=== PROMPT ===
Only lines with the string "fill" matter here; gather them from the material below.

=== ENTRIES SUPPLIED ===
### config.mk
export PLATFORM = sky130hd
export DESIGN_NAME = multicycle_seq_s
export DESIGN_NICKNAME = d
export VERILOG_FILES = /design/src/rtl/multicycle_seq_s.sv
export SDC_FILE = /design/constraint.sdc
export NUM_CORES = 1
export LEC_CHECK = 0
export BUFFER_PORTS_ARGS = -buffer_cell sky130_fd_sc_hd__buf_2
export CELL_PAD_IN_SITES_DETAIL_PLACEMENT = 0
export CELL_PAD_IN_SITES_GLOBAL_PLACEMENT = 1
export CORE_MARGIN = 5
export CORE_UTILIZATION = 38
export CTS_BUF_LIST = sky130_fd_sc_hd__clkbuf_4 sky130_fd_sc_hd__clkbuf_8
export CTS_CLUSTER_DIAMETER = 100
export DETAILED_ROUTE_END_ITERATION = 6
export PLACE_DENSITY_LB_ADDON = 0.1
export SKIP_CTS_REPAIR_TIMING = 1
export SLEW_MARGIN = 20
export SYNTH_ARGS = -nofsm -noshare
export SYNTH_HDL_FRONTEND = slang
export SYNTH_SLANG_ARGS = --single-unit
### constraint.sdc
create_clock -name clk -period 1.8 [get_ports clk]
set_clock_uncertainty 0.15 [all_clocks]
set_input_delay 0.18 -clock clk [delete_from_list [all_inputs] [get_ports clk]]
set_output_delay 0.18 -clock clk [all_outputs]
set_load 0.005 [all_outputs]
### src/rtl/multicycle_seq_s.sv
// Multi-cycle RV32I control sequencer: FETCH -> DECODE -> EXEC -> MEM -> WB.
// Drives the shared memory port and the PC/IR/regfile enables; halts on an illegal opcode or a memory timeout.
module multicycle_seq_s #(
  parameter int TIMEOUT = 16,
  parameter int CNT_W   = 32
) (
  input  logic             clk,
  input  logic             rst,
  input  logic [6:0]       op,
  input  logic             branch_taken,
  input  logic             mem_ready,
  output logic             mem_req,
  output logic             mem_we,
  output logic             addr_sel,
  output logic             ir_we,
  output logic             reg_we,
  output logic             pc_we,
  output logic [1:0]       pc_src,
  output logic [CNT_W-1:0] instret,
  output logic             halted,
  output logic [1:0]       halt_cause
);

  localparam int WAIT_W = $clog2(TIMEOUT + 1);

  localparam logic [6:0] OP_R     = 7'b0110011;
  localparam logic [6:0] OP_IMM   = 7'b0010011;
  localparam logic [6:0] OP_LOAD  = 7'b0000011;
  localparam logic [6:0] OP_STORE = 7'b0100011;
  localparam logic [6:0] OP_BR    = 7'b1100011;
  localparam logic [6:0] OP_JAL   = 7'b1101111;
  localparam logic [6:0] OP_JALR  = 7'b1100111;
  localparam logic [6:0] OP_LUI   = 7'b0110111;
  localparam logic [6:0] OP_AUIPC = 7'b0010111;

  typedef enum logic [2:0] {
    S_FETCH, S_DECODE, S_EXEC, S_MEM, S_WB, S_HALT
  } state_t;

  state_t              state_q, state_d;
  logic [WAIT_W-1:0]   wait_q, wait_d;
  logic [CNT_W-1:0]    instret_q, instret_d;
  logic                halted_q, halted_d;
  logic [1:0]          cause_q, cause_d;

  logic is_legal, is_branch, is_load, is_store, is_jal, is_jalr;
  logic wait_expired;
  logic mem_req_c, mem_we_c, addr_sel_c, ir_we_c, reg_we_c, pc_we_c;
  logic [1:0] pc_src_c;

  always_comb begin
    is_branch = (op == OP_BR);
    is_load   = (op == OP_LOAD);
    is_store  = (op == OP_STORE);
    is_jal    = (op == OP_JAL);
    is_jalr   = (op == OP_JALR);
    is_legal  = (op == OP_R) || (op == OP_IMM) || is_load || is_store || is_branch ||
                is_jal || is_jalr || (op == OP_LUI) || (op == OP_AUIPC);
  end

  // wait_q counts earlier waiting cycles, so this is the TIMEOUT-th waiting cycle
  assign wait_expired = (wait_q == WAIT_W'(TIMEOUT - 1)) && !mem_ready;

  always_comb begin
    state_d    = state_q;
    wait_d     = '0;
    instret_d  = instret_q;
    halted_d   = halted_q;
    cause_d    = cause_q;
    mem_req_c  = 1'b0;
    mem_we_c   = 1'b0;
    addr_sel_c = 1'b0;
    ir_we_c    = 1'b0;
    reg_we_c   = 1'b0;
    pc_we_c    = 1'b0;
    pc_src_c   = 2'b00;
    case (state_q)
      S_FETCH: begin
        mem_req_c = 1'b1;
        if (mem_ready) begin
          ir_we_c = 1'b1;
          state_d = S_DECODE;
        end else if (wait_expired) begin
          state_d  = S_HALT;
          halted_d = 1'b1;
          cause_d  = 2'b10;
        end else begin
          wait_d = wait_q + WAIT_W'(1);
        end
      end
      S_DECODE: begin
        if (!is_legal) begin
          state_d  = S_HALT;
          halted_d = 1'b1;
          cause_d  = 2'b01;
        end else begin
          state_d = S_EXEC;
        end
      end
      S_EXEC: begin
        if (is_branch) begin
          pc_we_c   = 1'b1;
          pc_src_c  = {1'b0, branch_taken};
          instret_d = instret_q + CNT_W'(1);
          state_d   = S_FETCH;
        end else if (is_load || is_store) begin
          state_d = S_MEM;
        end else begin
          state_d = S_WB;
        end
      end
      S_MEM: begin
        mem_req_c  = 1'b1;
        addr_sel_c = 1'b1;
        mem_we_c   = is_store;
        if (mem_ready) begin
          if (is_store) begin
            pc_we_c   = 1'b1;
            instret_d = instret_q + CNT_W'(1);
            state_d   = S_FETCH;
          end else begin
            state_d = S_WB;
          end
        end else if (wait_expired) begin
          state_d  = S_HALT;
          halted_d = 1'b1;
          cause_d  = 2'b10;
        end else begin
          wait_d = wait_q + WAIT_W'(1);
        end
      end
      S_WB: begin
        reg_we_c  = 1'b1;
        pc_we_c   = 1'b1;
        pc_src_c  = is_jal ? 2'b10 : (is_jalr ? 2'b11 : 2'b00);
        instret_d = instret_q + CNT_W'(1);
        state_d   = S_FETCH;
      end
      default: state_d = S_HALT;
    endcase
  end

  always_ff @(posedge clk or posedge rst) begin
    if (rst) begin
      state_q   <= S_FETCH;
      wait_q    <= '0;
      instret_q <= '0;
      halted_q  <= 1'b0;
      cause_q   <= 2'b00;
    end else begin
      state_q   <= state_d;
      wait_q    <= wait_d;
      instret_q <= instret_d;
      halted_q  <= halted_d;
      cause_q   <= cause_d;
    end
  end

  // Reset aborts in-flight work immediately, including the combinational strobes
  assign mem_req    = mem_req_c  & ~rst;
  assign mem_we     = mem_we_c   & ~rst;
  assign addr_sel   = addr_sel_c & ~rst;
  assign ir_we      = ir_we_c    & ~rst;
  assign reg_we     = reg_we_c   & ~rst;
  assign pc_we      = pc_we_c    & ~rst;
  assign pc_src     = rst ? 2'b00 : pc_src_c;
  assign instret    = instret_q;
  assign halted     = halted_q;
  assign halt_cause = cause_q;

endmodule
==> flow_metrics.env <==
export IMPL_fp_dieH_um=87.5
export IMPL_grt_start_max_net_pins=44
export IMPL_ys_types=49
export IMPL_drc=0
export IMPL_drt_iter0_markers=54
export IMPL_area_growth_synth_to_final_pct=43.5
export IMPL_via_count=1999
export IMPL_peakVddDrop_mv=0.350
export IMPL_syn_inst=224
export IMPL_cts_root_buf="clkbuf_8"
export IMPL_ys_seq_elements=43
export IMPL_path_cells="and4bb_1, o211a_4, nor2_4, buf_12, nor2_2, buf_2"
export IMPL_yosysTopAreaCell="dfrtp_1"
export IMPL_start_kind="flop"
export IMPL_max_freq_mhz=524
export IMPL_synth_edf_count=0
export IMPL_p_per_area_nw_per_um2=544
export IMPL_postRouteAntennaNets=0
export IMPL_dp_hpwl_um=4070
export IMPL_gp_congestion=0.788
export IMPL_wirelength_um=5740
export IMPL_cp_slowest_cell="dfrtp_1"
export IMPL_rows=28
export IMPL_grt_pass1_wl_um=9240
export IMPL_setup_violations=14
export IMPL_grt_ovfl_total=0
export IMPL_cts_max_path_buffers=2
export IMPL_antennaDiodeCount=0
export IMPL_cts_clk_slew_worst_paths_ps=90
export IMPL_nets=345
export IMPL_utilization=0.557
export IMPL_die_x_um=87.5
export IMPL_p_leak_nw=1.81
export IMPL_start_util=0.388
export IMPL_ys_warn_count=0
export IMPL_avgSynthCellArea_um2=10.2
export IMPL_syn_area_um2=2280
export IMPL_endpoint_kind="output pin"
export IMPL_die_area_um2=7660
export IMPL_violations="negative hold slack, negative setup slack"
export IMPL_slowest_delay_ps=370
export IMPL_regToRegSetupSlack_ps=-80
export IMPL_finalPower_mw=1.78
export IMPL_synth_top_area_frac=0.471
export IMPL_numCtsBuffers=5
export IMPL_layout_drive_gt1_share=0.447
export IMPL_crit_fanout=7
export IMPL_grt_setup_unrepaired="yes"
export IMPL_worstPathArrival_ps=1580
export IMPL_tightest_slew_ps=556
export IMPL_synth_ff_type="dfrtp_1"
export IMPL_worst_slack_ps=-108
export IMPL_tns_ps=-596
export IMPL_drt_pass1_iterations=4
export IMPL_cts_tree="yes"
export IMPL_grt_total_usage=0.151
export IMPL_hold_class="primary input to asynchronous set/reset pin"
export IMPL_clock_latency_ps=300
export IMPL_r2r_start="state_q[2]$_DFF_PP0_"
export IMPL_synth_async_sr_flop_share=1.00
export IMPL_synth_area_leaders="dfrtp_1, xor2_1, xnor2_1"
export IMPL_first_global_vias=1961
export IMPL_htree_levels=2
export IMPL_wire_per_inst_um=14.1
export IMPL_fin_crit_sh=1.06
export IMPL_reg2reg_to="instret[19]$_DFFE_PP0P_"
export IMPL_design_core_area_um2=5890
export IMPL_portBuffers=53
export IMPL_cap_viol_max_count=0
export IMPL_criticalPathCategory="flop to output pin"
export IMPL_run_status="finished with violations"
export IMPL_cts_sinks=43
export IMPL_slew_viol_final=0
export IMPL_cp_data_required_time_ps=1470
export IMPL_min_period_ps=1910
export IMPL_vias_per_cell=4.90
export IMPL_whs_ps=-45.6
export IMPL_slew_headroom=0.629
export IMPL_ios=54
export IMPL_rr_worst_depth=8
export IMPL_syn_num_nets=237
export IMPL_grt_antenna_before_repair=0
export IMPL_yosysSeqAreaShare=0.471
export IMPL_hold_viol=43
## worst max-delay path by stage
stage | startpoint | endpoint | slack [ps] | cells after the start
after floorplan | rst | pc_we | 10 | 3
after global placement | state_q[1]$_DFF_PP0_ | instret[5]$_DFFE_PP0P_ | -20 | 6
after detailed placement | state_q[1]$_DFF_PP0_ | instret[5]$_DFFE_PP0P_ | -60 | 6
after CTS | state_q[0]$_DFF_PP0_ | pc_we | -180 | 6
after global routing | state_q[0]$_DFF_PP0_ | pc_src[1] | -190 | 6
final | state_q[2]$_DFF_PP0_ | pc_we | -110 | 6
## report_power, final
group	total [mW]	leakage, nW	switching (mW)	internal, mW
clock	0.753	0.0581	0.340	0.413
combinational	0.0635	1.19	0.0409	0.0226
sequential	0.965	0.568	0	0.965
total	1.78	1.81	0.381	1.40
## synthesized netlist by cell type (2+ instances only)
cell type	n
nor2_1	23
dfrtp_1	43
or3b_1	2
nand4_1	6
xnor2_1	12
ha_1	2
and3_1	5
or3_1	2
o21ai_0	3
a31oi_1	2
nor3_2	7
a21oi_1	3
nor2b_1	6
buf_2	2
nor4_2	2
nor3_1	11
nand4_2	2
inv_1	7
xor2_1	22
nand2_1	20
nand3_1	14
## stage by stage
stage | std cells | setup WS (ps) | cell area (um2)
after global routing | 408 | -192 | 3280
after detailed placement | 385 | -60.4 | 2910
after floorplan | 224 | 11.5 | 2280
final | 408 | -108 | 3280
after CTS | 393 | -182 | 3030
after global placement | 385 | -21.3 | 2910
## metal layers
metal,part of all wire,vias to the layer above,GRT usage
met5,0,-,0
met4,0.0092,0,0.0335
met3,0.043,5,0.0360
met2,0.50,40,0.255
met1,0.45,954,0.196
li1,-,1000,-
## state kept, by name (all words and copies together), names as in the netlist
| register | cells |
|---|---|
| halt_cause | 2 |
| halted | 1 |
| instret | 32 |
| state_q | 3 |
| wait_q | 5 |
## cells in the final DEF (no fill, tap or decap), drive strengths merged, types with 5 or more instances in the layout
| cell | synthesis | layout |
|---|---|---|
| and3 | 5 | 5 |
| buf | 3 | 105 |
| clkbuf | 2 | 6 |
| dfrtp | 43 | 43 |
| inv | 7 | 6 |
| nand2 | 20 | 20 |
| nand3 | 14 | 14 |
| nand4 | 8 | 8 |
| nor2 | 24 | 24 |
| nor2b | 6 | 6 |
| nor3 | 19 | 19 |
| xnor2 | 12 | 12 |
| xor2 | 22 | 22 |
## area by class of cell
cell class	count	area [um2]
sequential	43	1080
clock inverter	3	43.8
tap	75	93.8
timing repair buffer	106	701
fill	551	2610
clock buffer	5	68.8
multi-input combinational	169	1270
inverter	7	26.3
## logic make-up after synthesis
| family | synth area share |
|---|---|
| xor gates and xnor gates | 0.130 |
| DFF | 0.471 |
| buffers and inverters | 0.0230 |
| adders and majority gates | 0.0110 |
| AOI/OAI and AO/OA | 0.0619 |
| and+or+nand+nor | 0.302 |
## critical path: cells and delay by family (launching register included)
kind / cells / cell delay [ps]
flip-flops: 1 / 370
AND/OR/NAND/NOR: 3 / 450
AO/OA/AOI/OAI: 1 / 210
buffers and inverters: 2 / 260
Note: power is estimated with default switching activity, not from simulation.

* * *

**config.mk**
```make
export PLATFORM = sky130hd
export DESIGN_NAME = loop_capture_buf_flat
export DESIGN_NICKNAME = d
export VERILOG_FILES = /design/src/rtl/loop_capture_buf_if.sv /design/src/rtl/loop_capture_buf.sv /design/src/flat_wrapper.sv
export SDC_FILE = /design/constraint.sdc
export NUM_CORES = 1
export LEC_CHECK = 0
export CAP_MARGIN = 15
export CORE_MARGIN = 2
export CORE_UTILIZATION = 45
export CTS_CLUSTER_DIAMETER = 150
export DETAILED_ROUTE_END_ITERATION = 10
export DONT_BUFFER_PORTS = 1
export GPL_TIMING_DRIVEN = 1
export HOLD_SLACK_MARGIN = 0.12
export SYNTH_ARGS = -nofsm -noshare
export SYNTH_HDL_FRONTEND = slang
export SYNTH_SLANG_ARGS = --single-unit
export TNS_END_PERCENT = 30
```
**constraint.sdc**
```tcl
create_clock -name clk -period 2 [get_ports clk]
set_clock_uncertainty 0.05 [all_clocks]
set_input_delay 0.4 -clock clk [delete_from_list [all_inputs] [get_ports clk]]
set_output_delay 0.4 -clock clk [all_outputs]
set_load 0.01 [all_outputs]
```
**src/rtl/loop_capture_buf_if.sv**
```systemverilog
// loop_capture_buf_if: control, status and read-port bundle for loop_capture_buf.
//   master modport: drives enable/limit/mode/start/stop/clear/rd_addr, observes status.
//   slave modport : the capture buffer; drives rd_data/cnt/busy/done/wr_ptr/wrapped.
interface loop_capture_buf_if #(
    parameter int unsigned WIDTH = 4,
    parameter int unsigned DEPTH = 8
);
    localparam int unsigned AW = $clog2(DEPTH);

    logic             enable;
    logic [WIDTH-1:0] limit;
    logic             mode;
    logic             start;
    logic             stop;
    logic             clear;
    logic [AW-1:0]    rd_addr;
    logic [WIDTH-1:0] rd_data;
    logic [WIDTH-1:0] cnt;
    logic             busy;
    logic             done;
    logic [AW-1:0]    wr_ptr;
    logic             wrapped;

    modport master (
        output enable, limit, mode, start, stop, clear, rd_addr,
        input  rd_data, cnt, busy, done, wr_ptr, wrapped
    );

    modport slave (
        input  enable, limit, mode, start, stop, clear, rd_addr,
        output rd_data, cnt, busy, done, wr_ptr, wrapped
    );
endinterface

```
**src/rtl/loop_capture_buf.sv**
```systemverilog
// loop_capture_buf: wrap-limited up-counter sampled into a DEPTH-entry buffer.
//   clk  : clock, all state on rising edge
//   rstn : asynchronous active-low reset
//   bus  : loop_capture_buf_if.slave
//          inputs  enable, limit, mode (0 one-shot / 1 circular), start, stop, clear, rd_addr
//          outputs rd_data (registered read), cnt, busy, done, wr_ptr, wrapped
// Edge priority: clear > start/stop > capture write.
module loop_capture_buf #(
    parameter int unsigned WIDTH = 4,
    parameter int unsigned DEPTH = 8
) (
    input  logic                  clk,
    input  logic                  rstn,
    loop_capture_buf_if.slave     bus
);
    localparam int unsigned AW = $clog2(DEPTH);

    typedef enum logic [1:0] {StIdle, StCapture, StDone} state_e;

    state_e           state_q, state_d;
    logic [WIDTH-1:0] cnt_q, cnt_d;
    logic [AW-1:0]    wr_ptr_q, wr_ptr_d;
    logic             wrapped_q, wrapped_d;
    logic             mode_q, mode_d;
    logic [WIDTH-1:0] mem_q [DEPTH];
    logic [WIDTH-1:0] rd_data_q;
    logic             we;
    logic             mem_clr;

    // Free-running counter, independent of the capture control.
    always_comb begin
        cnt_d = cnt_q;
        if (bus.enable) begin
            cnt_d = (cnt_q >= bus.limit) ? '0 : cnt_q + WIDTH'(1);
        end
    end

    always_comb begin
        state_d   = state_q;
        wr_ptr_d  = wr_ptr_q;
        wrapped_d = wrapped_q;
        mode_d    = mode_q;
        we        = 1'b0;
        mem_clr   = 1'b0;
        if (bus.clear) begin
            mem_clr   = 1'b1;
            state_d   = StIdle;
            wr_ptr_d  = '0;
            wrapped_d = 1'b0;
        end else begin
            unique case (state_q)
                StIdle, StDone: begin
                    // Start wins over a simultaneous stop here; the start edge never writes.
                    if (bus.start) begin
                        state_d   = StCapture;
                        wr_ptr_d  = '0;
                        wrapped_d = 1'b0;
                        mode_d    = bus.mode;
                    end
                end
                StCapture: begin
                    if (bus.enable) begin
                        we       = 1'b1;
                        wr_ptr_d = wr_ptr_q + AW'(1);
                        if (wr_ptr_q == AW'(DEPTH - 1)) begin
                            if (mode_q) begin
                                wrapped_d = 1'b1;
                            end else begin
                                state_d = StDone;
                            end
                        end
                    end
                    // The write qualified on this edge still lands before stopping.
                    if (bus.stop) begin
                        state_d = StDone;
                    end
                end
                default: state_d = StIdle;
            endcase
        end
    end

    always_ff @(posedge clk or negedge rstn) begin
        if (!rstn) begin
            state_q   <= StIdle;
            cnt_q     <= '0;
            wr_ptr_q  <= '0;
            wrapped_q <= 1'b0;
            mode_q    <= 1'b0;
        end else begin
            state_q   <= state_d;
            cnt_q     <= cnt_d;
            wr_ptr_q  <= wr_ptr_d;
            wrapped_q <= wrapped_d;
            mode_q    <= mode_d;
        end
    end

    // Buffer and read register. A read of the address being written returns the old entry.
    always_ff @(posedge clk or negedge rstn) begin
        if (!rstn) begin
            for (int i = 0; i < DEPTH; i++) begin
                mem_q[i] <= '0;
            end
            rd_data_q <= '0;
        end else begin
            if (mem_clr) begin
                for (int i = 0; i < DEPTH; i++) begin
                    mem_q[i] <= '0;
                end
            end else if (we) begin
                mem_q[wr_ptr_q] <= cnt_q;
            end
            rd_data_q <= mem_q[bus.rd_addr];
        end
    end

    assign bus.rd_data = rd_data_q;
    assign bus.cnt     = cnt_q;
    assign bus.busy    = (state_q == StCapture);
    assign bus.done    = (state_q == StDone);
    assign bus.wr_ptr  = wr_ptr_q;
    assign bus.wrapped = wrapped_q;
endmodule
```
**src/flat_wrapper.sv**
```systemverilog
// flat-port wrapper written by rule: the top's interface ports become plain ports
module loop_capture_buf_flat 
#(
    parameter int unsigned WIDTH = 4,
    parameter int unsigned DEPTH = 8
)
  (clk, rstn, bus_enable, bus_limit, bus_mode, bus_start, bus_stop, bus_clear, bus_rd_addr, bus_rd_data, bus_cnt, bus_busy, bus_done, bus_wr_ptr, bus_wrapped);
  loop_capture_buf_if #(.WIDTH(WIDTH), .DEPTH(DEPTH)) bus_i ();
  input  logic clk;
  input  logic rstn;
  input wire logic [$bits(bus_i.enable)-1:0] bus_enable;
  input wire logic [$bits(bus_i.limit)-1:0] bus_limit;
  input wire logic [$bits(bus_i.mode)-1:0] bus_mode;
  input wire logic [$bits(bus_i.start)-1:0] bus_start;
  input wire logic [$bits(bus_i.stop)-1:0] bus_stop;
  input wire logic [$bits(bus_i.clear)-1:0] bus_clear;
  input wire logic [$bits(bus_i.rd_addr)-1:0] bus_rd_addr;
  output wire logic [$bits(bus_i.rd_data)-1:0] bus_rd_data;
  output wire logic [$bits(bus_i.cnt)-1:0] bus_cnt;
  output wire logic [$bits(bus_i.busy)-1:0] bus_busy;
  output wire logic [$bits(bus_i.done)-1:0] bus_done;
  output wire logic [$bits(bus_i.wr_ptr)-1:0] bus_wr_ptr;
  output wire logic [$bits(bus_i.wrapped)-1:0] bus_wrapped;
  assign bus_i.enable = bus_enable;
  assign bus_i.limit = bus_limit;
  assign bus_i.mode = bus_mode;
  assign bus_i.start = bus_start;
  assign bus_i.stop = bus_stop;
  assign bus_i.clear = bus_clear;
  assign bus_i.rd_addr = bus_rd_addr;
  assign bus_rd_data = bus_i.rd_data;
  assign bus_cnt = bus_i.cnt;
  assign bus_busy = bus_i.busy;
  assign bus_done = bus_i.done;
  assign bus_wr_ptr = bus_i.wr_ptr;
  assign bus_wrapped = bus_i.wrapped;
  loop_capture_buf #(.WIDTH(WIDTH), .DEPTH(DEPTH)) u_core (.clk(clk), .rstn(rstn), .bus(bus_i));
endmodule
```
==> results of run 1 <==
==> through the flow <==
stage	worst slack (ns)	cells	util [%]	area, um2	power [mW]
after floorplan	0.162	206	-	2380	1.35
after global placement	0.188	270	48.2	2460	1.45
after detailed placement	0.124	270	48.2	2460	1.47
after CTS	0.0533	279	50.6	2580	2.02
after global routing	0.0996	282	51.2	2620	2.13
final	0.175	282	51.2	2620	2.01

=== WRITTEN SOLUTION ===
## cells in the final DEF (no fill, tap or decap), drive strengths merged, types with 5 or more instances in the layout
fill	551	2610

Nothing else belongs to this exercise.